- [Task to complete]: The response should contain only those lines of the entries below that include the string "found".

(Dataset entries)
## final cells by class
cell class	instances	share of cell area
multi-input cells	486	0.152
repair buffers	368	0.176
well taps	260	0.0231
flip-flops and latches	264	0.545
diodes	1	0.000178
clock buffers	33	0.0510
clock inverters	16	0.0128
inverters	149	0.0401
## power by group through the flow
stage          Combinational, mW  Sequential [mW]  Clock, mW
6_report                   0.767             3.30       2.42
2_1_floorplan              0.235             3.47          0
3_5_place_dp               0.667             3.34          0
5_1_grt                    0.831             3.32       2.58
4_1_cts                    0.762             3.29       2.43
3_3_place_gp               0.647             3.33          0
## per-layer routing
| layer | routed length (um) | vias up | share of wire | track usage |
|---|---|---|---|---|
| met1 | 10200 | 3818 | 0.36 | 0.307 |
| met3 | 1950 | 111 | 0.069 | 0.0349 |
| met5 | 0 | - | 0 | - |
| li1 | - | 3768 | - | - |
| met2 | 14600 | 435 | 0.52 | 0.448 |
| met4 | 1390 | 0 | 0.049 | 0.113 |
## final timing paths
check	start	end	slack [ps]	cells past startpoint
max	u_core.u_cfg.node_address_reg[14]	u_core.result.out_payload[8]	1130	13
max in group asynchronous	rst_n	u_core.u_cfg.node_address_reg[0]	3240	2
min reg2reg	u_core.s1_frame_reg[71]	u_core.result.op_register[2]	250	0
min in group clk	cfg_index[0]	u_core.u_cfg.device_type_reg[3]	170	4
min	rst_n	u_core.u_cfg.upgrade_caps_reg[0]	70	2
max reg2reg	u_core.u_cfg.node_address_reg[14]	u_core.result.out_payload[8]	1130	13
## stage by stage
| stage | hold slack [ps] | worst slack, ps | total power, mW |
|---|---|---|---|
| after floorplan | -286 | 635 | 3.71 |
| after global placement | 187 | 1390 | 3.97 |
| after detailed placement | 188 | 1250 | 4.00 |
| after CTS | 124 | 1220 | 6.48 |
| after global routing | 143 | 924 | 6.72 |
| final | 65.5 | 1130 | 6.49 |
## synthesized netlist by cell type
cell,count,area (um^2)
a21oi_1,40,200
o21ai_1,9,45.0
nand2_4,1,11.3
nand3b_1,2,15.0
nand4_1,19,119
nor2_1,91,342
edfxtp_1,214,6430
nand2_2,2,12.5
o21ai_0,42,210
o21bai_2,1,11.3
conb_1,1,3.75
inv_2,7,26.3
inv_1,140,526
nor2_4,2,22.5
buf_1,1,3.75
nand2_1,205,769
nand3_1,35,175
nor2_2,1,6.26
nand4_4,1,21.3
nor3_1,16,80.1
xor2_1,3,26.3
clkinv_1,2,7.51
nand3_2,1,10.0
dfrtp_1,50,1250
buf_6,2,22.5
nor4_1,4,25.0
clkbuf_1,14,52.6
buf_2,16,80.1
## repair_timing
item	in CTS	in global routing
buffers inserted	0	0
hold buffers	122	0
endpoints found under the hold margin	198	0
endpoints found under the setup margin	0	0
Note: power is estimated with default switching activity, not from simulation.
`config.mk`:
```
export PLATFORM = sky130hd
export DESIGN_NAME = duplicate_value_finder
export DESIGN_NICKNAME = d
export VERILOG_FILES = /design/src/rtl/core/dvf_pkg.sv /design/src/rtl/core/duplicate_value_finder.sv
export VERILOG_INCLUDE_DIRS = /design/src /design/src/rtl/core
export SDC_FILE = /design/constraint.sdc
export NUM_CORES = 2
export LEC_CHECK = 0
export ABC_AREA = 1
export BUFFER_PORTS_ARGS = -buffer_cell sky130_fd_sc_hd__buf_2
export CAP_MARGIN = 20
export CORE_ASPECT_RATIO = 1.4
export CORE_UTILIZATION = 28
export DETAILED_ROUTE_END_ITERATION = 8
export RECOVER_POWER = 25
export SETUP_SLACK_MARGIN = 0.1
export SLEW_MARGIN = 10
export SYNTH_ARGS = -nofsm -noshare
export SYNTH_HDL_FRONTEND = slang
export SYNTH_SLANG_ARGS = --single-unit
```
`constraint.sdc`:
```
create_clock -name clk_i -period 3.47 [get_ports clk_i]
set_input_delay 0.5205 -clock clk_i [delete_from_list [all_inputs] [get_ports clk_i]]
set_output_delay 0.5205 -clock clk_i [all_outputs]
set_load 0.02 [all_outputs]
```
File: src/design/ptsl_pkg.sv
// ----------------------------------------------------------------------------
// ptsl_pkg
// shared widths, register indexes, control word layout and microprogram
// ----------------------------------------------------------------------------
package ptsl_pkg;

  localparam int WINDOW_LEN = 10;
  localparam int SLOT_W     = $clog2(WINDOW_LEN);

  localparam int OFS_W      = 11;
  localparam int ERR_W      = 12;
  localparam int DIF_W      = 13;
  localparam int SUM_W      = 32;
  localparam int GAIN_W     = 16;
  localparam int YAW_W      = 17;
  localparam int BAND_W     = 8;
  localparam int DEG_W      = 8;
  localparam int MUL_B_W    = 32;
  localparam int PROD_W     = GAIN_W + MUL_B_W;
  localparam int ACC_W      = PROD_W + 2;
  localparam int CFG_IDX_W  = 3;
  localparam int CFG_DATA_W = 16;
  localparam int PC_W       = 3;

  localparam logic signed [ACC_W-1:0] YAW_HI = ACC_W'(2**(YAW_W-1) - 1);
  localparam logic signed [ACC_W-1:0] YAW_LO = ACC_W'(-(2**(YAW_W-1)));

  // register indexes
  localparam logic [CFG_IDX_W-1:0] REG_ENABLE    = 3'd0;
  localparam logic [CFG_IDX_W-1:0] REG_SETPOINT  = 3'd1;
  localparam logic [CFG_IDX_W-1:0] REG_KP        = 3'd2;
  localparam logic [CFG_IDX_W-1:0] REG_KI        = 3'd3;
  localparam logic [CFG_IDX_W-1:0] REG_KD        = 3'd4;
  localparam logic [CFG_IDX_W-1:0] REG_BAND      = 3'd5;
  localparam logic [CFG_IDX_W-1:0] REG_YAW_UPPER = 3'd6;

  localparam logic [GAIN_W-1:0] KP_RESET        = 16'd256;
  localparam logic [BAND_W-1:0] BAND_RESET      = 8'd6;
  localparam logic [DEG_W-1:0]  YAW_UPPER_RESET = 8'd60;

  // program steps
  localparam logic [PC_W-1:0] PC_IDLE  = 3'd0;
  localparam logic [PC_W-1:0] PC_PREP  = 3'd1;
  localparam logic [PC_W-1:0] PC_MUL_P = 3'd2;
  localparam logic [PC_W-1:0] PC_MUL_I = 3'd3;
  localparam logic [PC_W-1:0] PC_MUL_D = 3'd4;
  localparam logic [PC_W-1:0] PC_YAW   = 3'd5;
  localparam logic [PC_W-1:0] PC_EMIT  = 3'd6;

  typedef enum logic [1:0] {
    MSEL_KP,
    MSEL_KI,
    MSEL_KD
  } msel_e;

  typedef enum logic [1:0] {
    JMP_NEXT,
    JMP_WAIT_IN,
    JMP_NO_UPD,
    JMP_WAIT_OUT
  } jmp_e;

  typedef struct packed {
    jmp_e            jmp;
    logic [PC_W-1:0] target;
    logic            prep;
    logic            mul_en;
    msel_e           msel;
    logic            acc_yaw;
    logic            acc_add;
    logic            yaw_wr;
    logic            emit;
  } uword_t;

  typedef struct packed {
    logic              enable;
    logic [OFS_W-1:0]  setpoint;
    logic [GAIN_W-1:0] kp;
    logic [GAIN_W-1:0] ki;
    logic [GAIN_W-1:0] kd;
    logic [BAND_W-1:0] band;
    logic [DEG_W-1:0]  yaw_upper;
  } cfg_t;

  typedef struct packed {
    logic in_fire;
    logic upd;
    logic out_free;
  } status_t;

  function automatic uword_t ucode(input logic [PC_W-1:0] pc);
    uword_t w;
    w = '0;
    case (pc)
      PC_IDLE: begin
        w.jmp = JMP_WAIT_IN;
      end
      PC_PREP: begin
        w.prep   = 1'b1;
        w.jmp    = JMP_NO_UPD;
        w.target = PC_EMIT;
      end
      PC_MUL_P: begin
        w.mul_en  = 1'b1;
        w.msel    = MSEL_KP;
        w.acc_yaw = 1'b1;
      end
      PC_MUL_I: begin
        w.mul_en  = 1'b1;
        w.msel    = MSEL_KI;
        w.acc_add = 1'b1;
      end
      PC_MUL_D: begin
        w.mul_en  = 1'b1;
        w.msel    = MSEL_KD;
        w.acc_add = 1'b1;
      end
      PC_YAW: begin
        w.yaw_wr = 1'b1;
      end
      PC_EMIT: begin
        w.emit   = 1'b1;
        w.jmp    = JMP_WAIT_OUT;
        w.target = PC_IDLE;
      end
      default: begin
        w.jmp    = JMP_WAIT_OUT;
        w.target = PC_IDLE;
      end
    endcase
    return w;
  endfunction

endpackage

File: src/design/ptsl_cfg.sv
// ----------------------------------------------------------------------------
// ptsl_cfg
// configuration register file, written one word at a time by index
// ----------------------------------------------------------------------------
module ptsl_cfg import ptsl_pkg::*; (
  input  logic                  clk_i,
  input  logic                  rst_ni,
  input  logic                  cfg_valid_i,
  output logic                  cfg_ready_o,
  input  logic [CFG_IDX_W-1:0]  cfg_index_i,
  input  logic [CFG_DATA_W-1:0] cfg_data_i,
  output cfg_t                  cfg_o
);

  cfg_t cfg_q;

  assign cfg_ready_o = 1'b1;
  assign cfg_o       = cfg_q;

  always_ff @(posedge clk_i or negedge rst_ni) begin
    if (!rst_ni) begin
      cfg_q <= '{enable:    1'b0,
                 setpoint:  '0,
                 kp:        KP_RESET,
                 ki:        '0,
                 kd:        '0,
                 band:      BAND_RESET,
                 yaw_upper: YAW_UPPER_RESET};
    end else if (cfg_valid_i && cfg_ready_o) begin
      case (cfg_index_i)
        REG_ENABLE:    cfg_q.enable    <= cfg_data_i[0];
        REG_SETPOINT:  cfg_q.setpoint  <= cfg_data_i[OFS_W-1:0];
        REG_KP:        cfg_q.kp        <= cfg_data_i[GAIN_W-1:0];
        REG_KI:        cfg_q.ki        <= cfg_data_i[GAIN_W-1:0];
        REG_KD:        cfg_q.kd        <= cfg_data_i[GAIN_W-1:0];
        REG_BAND:      cfg_q.band      <= cfg_data_i[BAND_W-1:0];
        REG_YAW_UPPER: cfg_q.yaw_upper <= cfg_data_i[DEG_W-1:0];
        default: ;
      endcase
    end
  end

endmodule

File: src/design/ptsl_seq.sv
// ----------------------------------------------------------------------------
// ptsl_seq
// step counter over the microprogram rom, with wait and skip jumps
// ----------------------------------------------------------------------------
module ptsl_seq import ptsl_pkg::*; (
  input  logic    clk_i,
  input  logic    rst_ni,
  input  status_t status_i,
  output uword_t  ctrl_o,
  output logic    idle_o
);

  logic [PC_W-1:0] pc_q, pc_d;
  uword_t          w;

  always_comb begin
    w = ucode(pc_q);
    case (w.jmp)
      JMP_NEXT:     pc_d = pc_q + PC_W'(1);
      JMP_WAIT_IN:  pc_d = status_i.in_fire ? pc_q + PC_W'(1) : pc_q;
      JMP_NO_UPD:   pc_d = status_i.upd ? pc_q + PC_W'(1) : w.target;
      JMP_WAIT_OUT: pc_d = status_i.out_free ? w.target : pc_q;
      default:      pc_d = PC_IDLE;
    endcase
  end

  always_ff @(posedge clk_i or negedge rst_ni) begin
    if (!rst_ni) begin
      pc_q <= PC_IDLE;
    end else begin
      pc_q <= pc_d;
    end
  end

  assign ctrl_o = w;
  assign idle_o = (pc_q == PC_IDLE);

endmodule

File: src/design/ptsl_datapath.sv
// ----------------------------------------------------------------------------
// ptsl_datapath
// loop state, shared gain multiplier, accumulator, offset window and
// output register, all driven by the control word
// ----------------------------------------------------------------------------
module ptsl_datapath import ptsl_pkg::*; (
  input  logic                    clk_i,
  input  logic                    rst_ni,
  input  uword_t                  ctrl_i,
  input  cfg_t                    cfg_i,
  input  logic                    in_fire_i,
  input  logic signed [OFS_W-1:0] offset_i,
  input  logic                    target_seen_i,
  input  logic                    rearm_i,
  input  logic                    out_stall_i,
  output status_t                 status_o,
  output logic                    out_valid_o,
  output logic signed [YAW_W-1:0] yaw_command_o,
  output logic                    updated_o,
  output logic                    settled_o
);

  logic signed [OFS_W-1:0]  ofs_q;
  logic                     seen_q;
  logic                     settled_q;
  logic                     updated_q;
  logic signed [YAW_W-1:0]  yaw_q;
  logic signed [SUM_W-1:0]  esum_q;
  logic signed [ERR_W-1:0]  last_q, prior_q, err_q;
  logic signed [DIF_W-1:0]  dif_q;
  logic signed [PROD_W-1:0] prod_q;
  logic signed [ACC_W-1:0]  acc_q;
  logic [OFS_W-1:0]         win_q [WINDOW_LEN];
  logic [SLOT_W-1:0]        slot_q;
  logic                     out_valid_q;
  logic signed [YAW_W-1:0]  out_yaw_q;
  logic                     out_upd_q, out_set_q;

  logic                     upd, do_prep, out_free;
  logic signed [ERR_W-1:0]  err;
  logic                     clr_int;
  logic [SUM_W-1:0]         sum_base, sum_sat;
  logic [SUM_W:0]           sum_w;
  logic [SLOT_W-1:0]        wslot;
  logic signed [ERR_W-1:0]  band_lo, band_hi;
  logic [WINDOW_LEN-1:0]    in_band;
  logic                     all_in;
  logic signed [GAIN_W-1:0] mul_a;
  logic signed [MUL_B_W-1:0] mul_b;
  logic signed [ACC_W-1:0]  prod_x, yaw_sum, yaw_sat;

  assign upd     = cfg_i.enable && seen_q && !settled_q;
  assign do_prep = ctrl_i.prep && upd;

  assign err = {cfg_i.setpoint[OFS_W-1], cfg_i.setpoint} - {ofs_q[OFS_W-1], ofs_q};

  // integral cleared when yaw is at or past the upper limit, or not above zero
  assign clr_int = (yaw_q >= $signed({1'b0, cfg_i.yaw_upper, 8'd0}))
                   || yaw_q[YAW_W-1] || (yaw_q == '0);
  assign sum_base = clr_int ? '0 : esum_q;
  assign sum_w    = {sum_base[SUM_W-1], sum_base}
                    + {{(SUM_W+1-ERR_W){err[ERR_W-1]}}, err};
  always_comb begin
    if (sum_w[SUM_W] != sum_w[SUM_W-1]) begin
      sum_sat = sum_w[SUM_W] ? {1'b1, {(SUM_W-1){1'b0}}} : {1'b0, {(SUM_W-1){1'b1}}};
    end else begin
      sum_sat = sum_w[SUM_W-1:0];
    end
  end

  // slot out of range counts as zero
  assign wslot = ({1'b0, slot_q} < (SLOT_W+1)'(WINDOW_LEN)) ? slot_q : '0;

  assign band_lo = {cfg_i.setpoint[OFS_W-1], cfg_i.setpoint}
                   - {{(ERR_W-BAND_W){1'b0}}, cfg_i.band};
  assign band_hi = {cfg_i.setpoint[OFS_W-1], cfg_i.setpoint}
                   + {{(ERR_W-BAND_W){1'b0}}, cfg_i.band};

  always_comb begin
    for (int i = 0; i < WINDOW_LEN; i++) begin
      in_band[i] = ($signed({win_q[i][OFS_W-1], win_q[i]}) >= band_lo)
                   && ($signed({win_q[i][OFS_W-1], win_q[i]}) <= band_hi);
    end
  end
  assign all_in = &in_band;

  always_comb begin
    case (ctrl_i.msel)
      MSEL_KP: begin
        mul_a = cfg_i.kp;
        mul_b = {{(MUL_B_W-ERR_W){err_q[ERR_W-1]}}, err_q};
      end
      MSEL_KI: begin
        mul_a = cfg_i.ki;
        mul_b = esum_q;
      end
      MSEL_KD: begin
        mul_a = cfg_i.kd;
        mul_b = {{(MUL_B_W-DIF_W){dif_q[DIF_W-1]}}, dif_q};
      end
      default: begin
        mul_a = cfg_i.kp;
        mul_b = {{(MUL_B_W-ERR_W){err_q[ERR_W-1]}}, err_q};
      end
    endcase
  end

  assign prod_x  = {{(ACC_W-PROD_W){prod_q[PROD_W-1]}}, prod_q};
  assign yaw_sum = acc_q + prod_x;
  always_comb begin
    if (yaw_sum > YAW_HI) begin
      yaw_sat = YAW_HI;
    end else if (yaw_sum < YAW_LO) begin
      yaw_sat = YAW_LO;
    end else begin
      yaw_sat = yaw_sum;
    end
  end

  assign out_free = !out_valid_q || !out_stall_i;

  always_ff @(posedge clk_i or negedge rst_ni) begin
    if (!rst_ni) begin
      seen_q      <= 1'b0;
      settled_q   <= 1'b0;
      updated_q   <= 1'b0;
      yaw_q       <= '0;
      esum_q      <= '0;
      last_q      <= '0;
      prior_q     <= '0;
      slot_q      <= '0;
      out_valid_q <= 1'b0;
      for (int i = 0; i < WINDOW_LEN; i++) begin
        win_q[i] <= '0;
      end
    end else begin
      if (in_fire_i) begin
        seen_q <= target_seen_i;
      end
      // rearm acts on acceptance, ahead of this tick's update
      if (in_fire_i && rearm_i) begin
        settled_q <= 1'b0;
      end else if (ctrl_i.yaw_wr && all_in) begin
        settled_q <= 1'b1;
      end
      if (ctrl_i.prep) begin
        updated_q <= upd;
      end
      if (do_prep) begin
        esum_q        <= sum_sat;
        prior_q       <= last_q;
        last_q        <= err;
        win_q[wslot]  <= ofs_q;
        slot_q        <= (wslot == SLOT_W'(WINDOW_LEN-1)) ? '0 : wslot + SLOT_W'(1);
      end
      if (ctrl_i.yaw_wr) begin
        yaw_q <= yaw_sat[YAW_W-1:0];
      end
      if (ctrl_i.emit && out_free) begin
        out_valid_q <= 1'b1;
      end else if (!out_stall_i) begin
        out_valid_q <= 1'b0;
      end
    end
  end

  always_ff @(posedge clk_i) begin
    if (in_fire_i) begin
      ofs_q <= offset_i;
    end
    if (do_prep) begin
      err_q <= err;
      dif_q <= {last_q[ERR_W-1], last_q} - {prior_q[ERR_W-1], prior_q};
    end
    if (ctrl_i.mul_en) begin
      prod_q <= mul_a * mul_b;
    end
    if (ctrl_i.acc_yaw) begin
      acc_q <= {{(ACC_W-YAW_W){yaw_q[YAW_W-1]}}, yaw_q};
    end else if (ctrl_i.acc_add) begin
      acc_q <= acc_q + prod_x;
    end
    if (ctrl_i.emit && out_free) begin
      out_yaw_q <= yaw_q;
      out_upd_q <= updated_q;
      out_set_q <= settled_q;
    end
  end

  assign status_o      = '{in_fire: in_fire_i, upd: upd, out_free: out_free};
  assign out_valid_o   = out_valid_q;
  assign yaw_command_o = out_yaw_q;
  assign updated_o     = out_upd_q;
  assign settled_o     = out_set_q;

endmodule

File: src/design/pid_tracking_settle_loop.sv
// ----------------------------------------------------------------------------
// pid_tracking_settle_loop
// pid yaw loop that adds the gain terms to the last yaw, with an offset window settle detector
//
//   channel  direction  handshake                 word
//   in       sink       in_valid_i / in_stall_o   offset, target_seen, rearm
//   out      source     out_valid_o / out_stall_i yaw_command, updated, settled
//   cfg      sink       cfg_valid_i / cfg_ready_o cfg_index_i, cfg_data_i
//
// a tick that runs the update goes prep, mul_p, mul_i, mul_d, yaw, emit;
// one that does not goes prep, emit; the three gain products go in turn
// through one 16x32 multiplier under the microprogram.
// reset clears loop state, the offset window and the registers to defaults.
// a result waiting on out_stall_i holds the sequencer at its last step only.
// ----------------------------------------------------------------------------
module pid_tracking_settle_loop import ptsl_pkg::*; (
  input  logic                    clk_i,
  input  logic                    rst_ni,
  input  logic                    in_valid_i,
  output logic                    in_stall_o,
  input  logic signed [OFS_W-1:0] offset_i,
  input  logic                    target_seen_i,
  input  logic                    rearm_i,
  output logic                    out_valid_o,
  input  logic                    out_stall_i,
  output logic signed [YAW_W-1:0] yaw_command_o,
  output logic                    updated_o,
  output logic                    settled_o,
  input  logic                    cfg_valid_i,
  output logic                    cfg_ready_o,
  input  logic [CFG_IDX_W-1:0]    cfg_index_i,
  input  logic [CFG_DATA_W-1:0]   cfg_data_i
);

  cfg_t    cfg;
  uword_t  ctrl;
  status_t status;
  logic    idle;
  logic    in_fire;

  assign in_stall_o = !idle;
  assign in_fire    = in_valid_i && !in_stall_o;

  ptsl_cfg u_cfg (
    .clk_i       (clk_i),
    .rst_ni      (rst_ni),
    .cfg_valid_i (cfg_valid_i),
    .cfg_ready_o (cfg_ready_o),
    .cfg_index_i (cfg_index_i),
    .cfg_data_i  (cfg_data_i),
    .cfg_o       (cfg)
  );

  ptsl_seq u_seq (
    .clk_i    (clk_i),
    .rst_ni   (rst_ni),
    .status_i (status),
    .ctrl_o   (ctrl),
    .idle_o   (idle)
  );

  ptsl_datapath u_dp (
    .clk_i         (clk_i),
    .rst_ni        (rst_ni),
    .ctrl_i        (ctrl),
    .cfg_i         (cfg),
    .in_fire_i     (in_fire),
    .offset_i      (offset_i),
    .target_seen_i (target_seen_i),
    .rearm_i       (rearm_i),
    .out_stall_i   (out_stall_i),
    .status_o      (status),
    .out_valid_o   (out_valid_o),
    .yaw_command_o (yaw_command_o),
    .updated_o     (updated_o),
    .settled_o     (settled_o)
  );

endmodule

File: config.mk
export PLATFORM = sky130hd
export DESIGN_NAME = pid_tracking_settle_loop
export DESIGN_NICKNAME = d
export VERILOG_FILES = /design/src/design/ptsl_pkg.sv /design/src/design/ptsl_cfg.sv /design/src/design/ptsl_seq.sv /design/src/design/ptsl_datapath.sv /design/src/design/pid_tracking_settle_loop.sv
export SDC_FILE = /design/constraint.sdc
export NUM_CORES = 2
export LEC_CHECK = 0
export BUFFER_PORTS_ARGS = -buffer_cell sky130_fd_sc_hd__buf_2
export CORE_UTILIZATION = 39
export CTS_BUF_LIST = sky130_fd_sc_hd__clkbuf_8
export DETAILED_ROUTE_END_ITERATION = 8
export RECOVER_POWER = 25
export SYNTH_ARGS = -nofsm -noshare
export SYNTH_HDL_FRONTEND = slang
export SYNTH_SLANG_ARGS = --single-unit
File: constraint.sdc
create_clock -name clk_i -period 9.75 [get_ports clk_i]
set_clock_uncertainty 0.1 [all_clocks]
set_input_delay 0.975 -clock clk_i [delete_from_list [all_inputs] [get_ports clk_i]]
set_output_delay 0.975 -clock clk_i [all_outputs]
set_load 0.005 [all_outputs]
# Word-level counts from Yosys, hierarchy flattened
# Cells that the tools add are included.
# Widths: inputs -> output; s select.
[word_totals]
ff_bits = 423
inputBits = 37
out_inout_bits = 22
wordCells = 165
[op_classes]
addsub = 8
n_mul = 1
magnitude_cmp = 26
eq_ne = 22
muxes = 30
bitwise = 1
n_reduce_logical = 42
[ops]
columns = ["operator", "n"]
rows = [
  ["$ge 11x12->1", 10],
  ["$le 11x12->1", 10],
  ["$bwmux 110", 1],
  ["$mux 50", 2],
  ["$mux 32", 3],
  ["$pmux 32 s2", 1],
  ["$add 50x48->50", 1],
  ["$gt 50x17->1 const B", 1],
  ["$lt 50x17->1 const B", 1],
  ["$mul 16x32->48", 1],
  ["$demux 11 s4", 1],
  ["$mux 17", 2],
  ["$add 32x12->33", 1],
  ["$pmux 16 s2", 1],
  ["$eq 3x3->1 const B", 6],
  ["$logic_and 1x1->1", 18],
  ["$ge 17x17->1", 1],
  ["$logic_not 17->1", 1],
  ["$reduce_and 2->1", 8],
  ["$sub 12x12->13", 1],
  ["$add 11x9->12", 1],
  ["$eq 3x2->1 const B", 4],
  ["$mux 3", 4],
  ["$pmux 3 s4", 1],
  ["other kinds (28)", 49],
]

# Depth between registers and ports, before layout
[logic_depth]
word_depth = 8
depth_mapped = 35
ltp_nobuf = 33

# Hierarchy
# A second synthesis with hierarchy kept.
[unflattened]
hier_cells = 4935
area_unflattened_um2 = 46174.3
[by_module_without_submodules]
columns = ["mod", "n_inst", "cells_per_inst", "area_per_inst_um2", "seq_area_each_um2"]
rows = [
  ["ptsl_datapath", 1, 4717, 42819.8, 9374.0],
  ["ptsl_cfg", 1, 168, 2985.4, 1910.6],
  ["ptsl_seq", 1, 48, 359.1, 75.1],
  ["pid_tracking_settle_loop", 1, 2, 10.0, 0.0],
]

# Worst setup path after synthesis
# Ideal clock, no wire load.
[synth_timing]
path_kind = "register to register"
from = "reg u_seq.pc_q[0]"
to = "reg u_dp.prod_q[46], data pin"
setup_time_ns = 0.263
arrival_time_ns = 8.368
required_ns = 9.387
setup_slack_ns = 1.019
stages_incl_launch_ff = 33
n_path_buf = 3
period_less_slack_ns = 8.731
cell_sequence = "dfrtp_1 inv_1 ha_1 nand2_1 nor2_1 clkbuf_1 buf_1 a22oi_1 o21ai_1 clkbuf_1 nand2_1 fa_1 inv_1 fa_1 fa_1 fa_1 fa_1 inv_1 fa_1 inv_1 ha_1 and3_1 a221o_1 a21o_1 a21oi_1 o21ai_0 a22o_1 a311oi_1 o21bai_1 o31ai_1 o21ai_1 a311oi_1 xnor2_1"
[synth_between]
elab_chain_cells = 5
elab_cells_between_ends = 9
cone_classes = "mul (1); eq/ne (5); mux (3)"
[synth_lines]
columns = ["item", "line", "text"]
rows = [
  ["start, declared", "ptsl_seq.sv:13", "logic [PC_W-1:0] pc_q, pc_d;"],
  ["start signal, assigned", "ptsl_seq.sv:31", "pc_q <= pc_d;"],
  ["$eq 3x3->1 / $eq 3x2->1 (equally long branches)", "ptsl_pkg.sv:94", "case (pc)"],
  ["$pmux 3 s3 (*)", "ptsl_pkg.sv:94", ""],
  ["$eq 2x2->1 / $eq 2x1->1 (equally long branches)", "ptsl_datapath.sv:88", "case (ctrl_i.msel)"],
  ["$pmux 16 s2 / $pmux 32 s2 (equally long branches)", "ptsl_datapath.sv:88", ""],
  ["$mul 16x32->48 (*)", "ptsl_datapath.sv:176", "prod_q <= mul_a * mul_b;"],
  ["end signal, assigned", "ptsl_datapath.sv:176", ""],
  ["end, declared", "ptsl_datapath.sv:31", "logic signed [PROD_W-1:0] prod_q;"],
]
# Mark *: on every way between the ends. The rest lies on a longest branch, timed or not.
# A chain may end at the register's enable or synchronous reset.

# Final worst setup path
# Same ends and word-level chain as after synthesis.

- [Result]:
endpoints found under the hold margin	198	0
endpoints found under the setup margin	0	0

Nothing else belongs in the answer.